Here’s a breakdown of the foursome.

N.C. STATE (16-10, 6-7)

Case for: The Wolfpack won at Tennessee, boast an overall schedule strength of 21 and lost by a point at Syracuse on Saturday.

Case against: State is 0-7 versus the top 50, lost to Mid-Eastern Athletic Conference leader North Carolina Central at home and played poorly in Tuesday's defeat at Clemson.

Must win: Feb. 26 at home against North Carolina.

FLORIDA STATE (15-11, 6-8)

Case for: The selection committee values performance away from home, and none of the Seminoles’ three best wins — VCU, UMass and Clemson — came in Tallahassee.

Case against: Yes, leading scorer Ian Miller missed most of a home loss to Clemson and all of a road setback at Maryland with an ankle sprain. But he returned and played 34 minutes in an unsightly home defeat to Miami.

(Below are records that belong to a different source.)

### src/sv/fsa_pkg.sv
// Shared types and constants for the fixed-step accumulator.
`timescale 1ns / 1ps

package fsa_pkg;

    // Width of the step count and of the substep limit register.
    localparam int unsigned COUNT_WIDTH = 16;

    // Register reset values.
    localparam logic [63:0] STEP_TICKS_RESET    = 64'd16667;
    localparam logic [63:0] MAX_ACC_TICKS_RESET = 64'd250000;
    localparam logic [COUNT_WIDTH-1:0] MAX_SUBSTEPS_RESET = 16'd8;

    // Register indexes on the configuration port.
    localparam logic [1:0] REG_STEP_TICKS    = 2'd0;
    localparam logic [1:0] REG_MAX_ACC_TICKS = 2'd1;
    localparam logic [1:0] REG_MAX_SUBSTEPS  = 2'd2;

    // Sequencer states.
    typedef enum logic [3:0] {
        ST_IDLE,
        ST_CAP,
        ST_ADD,
        ST_DIV,
        ST_CLAMP,
        ST_MUL,
        ST_APPLY,
        ST_FRAC_INIT,
        ST_FRAC,
        ST_DONE
    } state_t;

endpackage
===== config.mk =====
export PLATFORM = sky130hd
export DESIGN_NAME = gps_scale
export DESIGN_NICKNAME = d
export VERILOG_FILES = /design/src/rtl/gps_pkg.sv /design/src/rtl/gps_scale.sv
export SDC_FILE = /design/constraint.sdc
export NUM_CORES = 1
export LEC_CHECK = 0
export BUFFER_PORTS_ARGS = -buffer_cell sky130_fd_sc_hd__buf_2
export CELL_PAD_IN_SITES_DETAIL_PLACEMENT = 1
export CELL_PAD_IN_SITES_GLOBAL_PLACEMENT = 2
export CORE_MARGIN = 2
export CORE_UTILIZATION = 40
export DETAILED_ROUTE_END_ITERATION = 8
export GPL_TIMING_DRIVEN = 0
export PLACE_DENSITY = 0.83
export SLEW_MARGIN = 20
export SYNTH_ARGS = -nofsm -noshare
export SYNTH_HDL_FRONTEND = slang
export SYNTH_SLANG_ARGS = --single-unit

===== constraint.sdc =====
create_clock -name clock -period 12.2 [get_ports clock]
set_input_delay 1.83 -clock clock [delete_from_list [all_inputs] [get_ports clock]]
set_output_delay 1.83 -clock clock [all_outputs]
set_load 0.005 [all_outputs]
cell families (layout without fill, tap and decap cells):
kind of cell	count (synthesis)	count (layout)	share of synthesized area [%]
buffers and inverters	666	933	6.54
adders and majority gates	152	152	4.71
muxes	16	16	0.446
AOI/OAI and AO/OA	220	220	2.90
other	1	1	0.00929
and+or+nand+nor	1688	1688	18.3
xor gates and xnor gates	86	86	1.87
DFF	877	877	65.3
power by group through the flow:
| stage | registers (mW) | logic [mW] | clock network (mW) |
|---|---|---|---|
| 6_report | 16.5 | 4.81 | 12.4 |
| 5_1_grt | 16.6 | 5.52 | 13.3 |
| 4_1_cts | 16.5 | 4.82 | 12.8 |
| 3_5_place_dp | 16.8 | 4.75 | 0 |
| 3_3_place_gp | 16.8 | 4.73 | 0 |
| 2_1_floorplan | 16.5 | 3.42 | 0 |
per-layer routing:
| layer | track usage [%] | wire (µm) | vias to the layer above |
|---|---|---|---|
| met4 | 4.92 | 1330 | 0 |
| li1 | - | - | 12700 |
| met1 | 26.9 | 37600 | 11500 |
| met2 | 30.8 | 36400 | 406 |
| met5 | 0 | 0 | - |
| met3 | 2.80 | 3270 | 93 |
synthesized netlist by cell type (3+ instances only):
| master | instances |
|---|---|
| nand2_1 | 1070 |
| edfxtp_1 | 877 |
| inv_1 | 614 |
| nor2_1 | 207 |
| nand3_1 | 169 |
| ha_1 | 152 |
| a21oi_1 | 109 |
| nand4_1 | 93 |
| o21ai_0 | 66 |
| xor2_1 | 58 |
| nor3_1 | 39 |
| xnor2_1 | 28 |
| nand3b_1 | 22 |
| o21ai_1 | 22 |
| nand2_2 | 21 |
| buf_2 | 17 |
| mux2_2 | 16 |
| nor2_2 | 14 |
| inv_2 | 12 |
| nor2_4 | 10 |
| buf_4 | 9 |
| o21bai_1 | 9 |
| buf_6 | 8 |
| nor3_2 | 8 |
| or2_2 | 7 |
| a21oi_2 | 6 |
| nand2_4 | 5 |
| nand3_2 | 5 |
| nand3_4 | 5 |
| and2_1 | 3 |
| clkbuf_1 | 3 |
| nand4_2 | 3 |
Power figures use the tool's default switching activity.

Must win: Sunday at Pitt, or March 9 against visiting Syracuse.

MARYLAND (15-12, 7-7)

Case for: The Terps’ non-conference schedule is ranked 20th, and they defeated Providence on a neutral floor and Florida State at home.

Case against: Saturday’s excruciating loss at Duke leaves Maryland 0-8 versus the top 50, 2-12 against the top 100 and 0-7 against the top 100 on the road.

Must wins: Monday against Syracuse and March 9 versus Virginia, both at home, the latter the final ACC game on the College Park campus and a serious challenge for the Cavaliers.

CLEMSON (16-9, 7-6)

Case for: The Tigers defeated Duke at home and Florida State on the road and defend like few others. They rebounded from Saturday's home setback to Virginia with a solid victory over N.C. State on Tuesday.

Case against: A non-conference schedule strength of 269, which includes a loss at Auburn, will doom Clemson absent a late run.

Must wins: The Tigers close the regular season with three consecutive home dates, versus Maryland, Miami and Pitt.

In short, this is not what ACC coaches had in mind when they trumpeted the expanded league as one that could earn 8-10 NCAA bids, or even match the Big East’s record 11 in 2011.

"I think what (expansion) does for the conference is awesome," Miami coach Jim Larranaga said in October. "I think it gives us a chance to have double-digit at-large berths."

Four at-large and five total do not approach that potential.

But if you think this is grim, check out the 14-team Southeastern Conference, where only Florida and Kentucky have secured their NCAA tournament bids.